**Problem to solve**.
Everything in the listing must be repeated word for word.

**Supplied information**.
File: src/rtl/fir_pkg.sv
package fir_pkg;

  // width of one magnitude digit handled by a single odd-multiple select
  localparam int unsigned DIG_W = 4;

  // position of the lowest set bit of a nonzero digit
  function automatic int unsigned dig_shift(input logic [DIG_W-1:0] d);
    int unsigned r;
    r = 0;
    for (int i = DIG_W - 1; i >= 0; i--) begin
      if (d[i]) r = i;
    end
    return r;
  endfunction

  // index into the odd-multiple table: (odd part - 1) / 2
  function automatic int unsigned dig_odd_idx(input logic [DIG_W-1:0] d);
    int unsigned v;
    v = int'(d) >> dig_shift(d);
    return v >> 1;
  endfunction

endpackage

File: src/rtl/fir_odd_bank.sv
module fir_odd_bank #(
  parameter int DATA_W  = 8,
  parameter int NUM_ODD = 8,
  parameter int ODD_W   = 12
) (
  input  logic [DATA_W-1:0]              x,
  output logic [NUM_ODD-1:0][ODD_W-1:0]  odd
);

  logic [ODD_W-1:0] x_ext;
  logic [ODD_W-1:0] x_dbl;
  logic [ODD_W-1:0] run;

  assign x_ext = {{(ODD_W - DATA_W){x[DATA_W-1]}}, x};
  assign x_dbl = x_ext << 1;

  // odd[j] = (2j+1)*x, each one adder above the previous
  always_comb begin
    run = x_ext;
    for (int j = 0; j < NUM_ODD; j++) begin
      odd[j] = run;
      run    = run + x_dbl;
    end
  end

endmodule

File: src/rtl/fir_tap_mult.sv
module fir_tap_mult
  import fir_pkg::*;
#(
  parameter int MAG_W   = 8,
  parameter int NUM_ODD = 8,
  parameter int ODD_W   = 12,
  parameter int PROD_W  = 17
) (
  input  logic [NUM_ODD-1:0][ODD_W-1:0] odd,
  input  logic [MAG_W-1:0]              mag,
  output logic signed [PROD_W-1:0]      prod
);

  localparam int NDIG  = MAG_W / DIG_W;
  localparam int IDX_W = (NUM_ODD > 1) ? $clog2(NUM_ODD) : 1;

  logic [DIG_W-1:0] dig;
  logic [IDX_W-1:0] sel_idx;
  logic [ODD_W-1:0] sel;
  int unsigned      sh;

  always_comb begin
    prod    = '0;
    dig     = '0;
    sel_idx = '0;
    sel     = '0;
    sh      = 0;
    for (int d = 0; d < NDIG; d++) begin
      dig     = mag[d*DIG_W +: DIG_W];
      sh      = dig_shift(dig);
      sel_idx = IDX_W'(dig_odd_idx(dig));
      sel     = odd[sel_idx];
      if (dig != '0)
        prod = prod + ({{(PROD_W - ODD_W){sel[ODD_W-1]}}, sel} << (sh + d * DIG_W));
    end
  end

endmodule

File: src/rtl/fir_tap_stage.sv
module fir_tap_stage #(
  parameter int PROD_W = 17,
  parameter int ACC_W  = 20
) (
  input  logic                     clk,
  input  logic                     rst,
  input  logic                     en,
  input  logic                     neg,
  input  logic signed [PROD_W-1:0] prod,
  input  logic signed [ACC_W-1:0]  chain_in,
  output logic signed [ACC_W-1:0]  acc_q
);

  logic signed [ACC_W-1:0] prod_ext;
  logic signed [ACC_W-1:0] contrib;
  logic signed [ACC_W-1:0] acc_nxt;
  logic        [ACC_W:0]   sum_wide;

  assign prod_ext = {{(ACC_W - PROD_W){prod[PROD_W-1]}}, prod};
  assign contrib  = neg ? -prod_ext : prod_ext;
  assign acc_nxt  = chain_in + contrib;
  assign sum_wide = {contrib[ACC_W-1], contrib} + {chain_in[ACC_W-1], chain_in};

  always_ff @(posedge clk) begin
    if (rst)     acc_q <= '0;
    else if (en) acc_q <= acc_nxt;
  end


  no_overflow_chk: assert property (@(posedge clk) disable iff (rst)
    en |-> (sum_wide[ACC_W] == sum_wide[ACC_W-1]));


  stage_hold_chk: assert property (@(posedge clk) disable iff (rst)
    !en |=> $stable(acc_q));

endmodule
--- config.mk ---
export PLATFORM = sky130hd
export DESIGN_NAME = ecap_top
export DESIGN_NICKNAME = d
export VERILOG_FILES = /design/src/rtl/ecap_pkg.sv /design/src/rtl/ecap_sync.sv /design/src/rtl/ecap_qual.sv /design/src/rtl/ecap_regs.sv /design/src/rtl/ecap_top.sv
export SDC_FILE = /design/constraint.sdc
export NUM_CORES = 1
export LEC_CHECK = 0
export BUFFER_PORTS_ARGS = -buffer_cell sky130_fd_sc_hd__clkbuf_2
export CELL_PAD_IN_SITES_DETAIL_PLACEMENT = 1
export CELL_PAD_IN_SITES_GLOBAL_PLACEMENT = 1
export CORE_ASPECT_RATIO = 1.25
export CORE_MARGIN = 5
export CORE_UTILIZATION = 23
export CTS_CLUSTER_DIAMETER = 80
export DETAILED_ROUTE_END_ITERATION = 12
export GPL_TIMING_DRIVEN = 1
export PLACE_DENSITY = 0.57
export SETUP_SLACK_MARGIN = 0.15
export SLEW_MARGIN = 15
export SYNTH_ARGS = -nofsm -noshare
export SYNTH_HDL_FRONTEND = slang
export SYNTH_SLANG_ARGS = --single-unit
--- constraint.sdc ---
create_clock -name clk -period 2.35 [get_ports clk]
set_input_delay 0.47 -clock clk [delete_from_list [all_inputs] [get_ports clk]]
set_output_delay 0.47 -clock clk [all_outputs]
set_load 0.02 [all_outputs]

**Solution for this exercise**.
File: src/rtl/fir_pkg.sv
package fir_pkg;

  // width of one magnitude digit handled by a single odd-multiple select
  localparam int unsigned DIG_W = 4;

  // position of the lowest set bit of a nonzero digit
  function automatic int unsigned dig_shift(input logic [DIG_W-1:0] d);
    int unsigned r;
    r = 0;
    for (int i = DIG_W - 1; i >= 0; i--) begin
      if (d[i]) r = i;
    end
    return r;
  endfunction

  // index into the odd-multiple table: (odd part - 1) / 2
  function automatic int unsigned dig_odd_idx(input logic [DIG_W-1:0] d);
    int unsigned v;
    v = int'(d) >> dig_shift(d);
    return v >> 1;
  endfunction

endpackage

File: src/rtl/fir_odd_bank.sv
module fir_odd_bank #(
  parameter int DATA_W  = 8,
  parameter int NUM_ODD = 8,
  parameter int ODD_W   = 12
) (
  input  logic [DATA_W-1:0]              x,
  output logic [NUM_ODD-1:0][ODD_W-1:0]  odd
);

  logic [ODD_W-1:0] x_ext;
  logic [ODD_W-1:0] x_dbl;
  logic [ODD_W-1:0] run;

  assign x_ext = {{(ODD_W - DATA_W){x[DATA_W-1]}}, x};
  assign x_dbl = x_ext << 1;

  // odd[j] = (2j+1)*x, each one adder above the previous
  always_comb begin
    run = x_ext;
    for (int j = 0; j < NUM_ODD; j++) begin
      odd[j] = run;
      run    = run + x_dbl;
    end
  end

endmodule

File: src/rtl/fir_tap_mult.sv
module fir_tap_mult
  import fir_pkg::*;
#(
  parameter int MAG_W   = 8,
  parameter int NUM_ODD = 8,
  parameter int ODD_W   = 12,
  parameter int PROD_W  = 17
) (
  input  logic [NUM_ODD-1:0][ODD_W-1:0] odd,
  input  logic [MAG_W-1:0]              mag,
  output logic signed [PROD_W-1:0]      prod
);

  localparam int NDIG  = MAG_W / DIG_W;
  localparam int IDX_W = (NUM_ODD > 1) ? $clog2(NUM_ODD) : 1;

  logic [DIG_W-1:0] dig;
  logic [IDX_W-1:0] sel_idx;
  logic [ODD_W-1:0] sel;
  int unsigned      sh;

  always_comb begin
    prod    = '0;
    dig     = '0;
    sel_idx = '0;
    sel     = '0;
    sh      = 0;
    for (int d = 0; d < NDIG; d++) begin
      dig     = mag[d*DIG_W +: DIG_W];
      sh      = dig_shift(dig);
      sel_idx = IDX_W'(dig_odd_idx(dig));
      sel     = odd[sel_idx];
      if (dig != '0)
        prod = prod + ({{(PROD_W - ODD_W){sel[ODD_W-1]}}, sel} << (sh + d * DIG_W));
    end
  end

endmodule

File: src/rtl/fir_tap_stage.sv
module fir_tap_stage #(
  parameter int PROD_W = 17,
  parameter int ACC_W  = 20
) (
  input  logic                     clk,
  input  logic                     rst,
  input  logic                     en,
  input  logic                     neg,
  input  logic signed [PROD_W-1:0] prod,
  input  logic signed [ACC_W-1:0]  chain_in,
  output logic signed [ACC_W-1:0]  acc_q
);

  logic signed [ACC_W-1:0] prod_ext;
  logic signed [ACC_W-1:0] contrib;
  logic signed [ACC_W-1:0] acc_nxt;
  logic        [ACC_W:0]   sum_wide;

  assign prod_ext = {{(ACC_W - PROD_W){prod[PROD_W-1]}}, prod};
  assign contrib  = neg ? -prod_ext : prod_ext;
  assign acc_nxt  = chain_in + contrib;
  assign sum_wide = {contrib[ACC_W-1], contrib} + {chain_in[ACC_W-1], chain_in};

  always_ff @(posedge clk) begin
    if (rst)     acc_q <= '0;
    else if (en) acc_q <= acc_nxt;
  end


  no_overflow_chk: assert property (@(posedge clk) disable iff (rst)
    en |-> (sum_wide[ACC_W] == sum_wide[ACC_W-1]));


  stage_hold_chk: assert property (@(posedge clk) disable iff (rst)
    !en |=> $stable(acc_q));

endmodule
--- config.mk ---
export PLATFORM = sky130hd
export DESIGN_NAME = ecap_top
export DESIGN_NICKNAME = d
export VERILOG_FILES = /design/src/rtl/ecap_pkg.sv /design/src/rtl/ecap_sync.sv /design/src/rtl/ecap_qual.sv /design/src/rtl/ecap_regs.sv /design/src/rtl/ecap_top.sv
export SDC_FILE = /design/constraint.sdc
export NUM_CORES = 1
export LEC_CHECK = 0
export BUFFER_PORTS_ARGS = -buffer_cell sky130_fd_sc_hd__clkbuf_2
export CELL_PAD_IN_SITES_DETAIL_PLACEMENT = 1
export CELL_PAD_IN_SITES_GLOBAL_PLACEMENT = 1
export CORE_ASPECT_RATIO = 1.25
export CORE_MARGIN = 5
export CORE_UTILIZATION = 23
export CTS_CLUSTER_DIAMETER = 80
export DETAILED_ROUTE_END_ITERATION = 12
export GPL_TIMING_DRIVEN = 1
export PLACE_DENSITY = 0.57
export SETUP_SLACK_MARGIN = 0.15
export SLEW_MARGIN = 15
export SYNTH_ARGS = -nofsm -noshare
export SYNTH_HDL_FRONTEND = slang
export SYNTH_SLANG_ARGS = --single-unit
--- constraint.sdc ---
create_clock -name clk -period 2.35 [get_ports clk]
set_input_delay 0.47 -clock clk [delete_from_list [all_inputs] [get_ports clk]]
set_output_delay 0.47 -clock clk [all_outputs]
set_load 0.02 [all_outputs]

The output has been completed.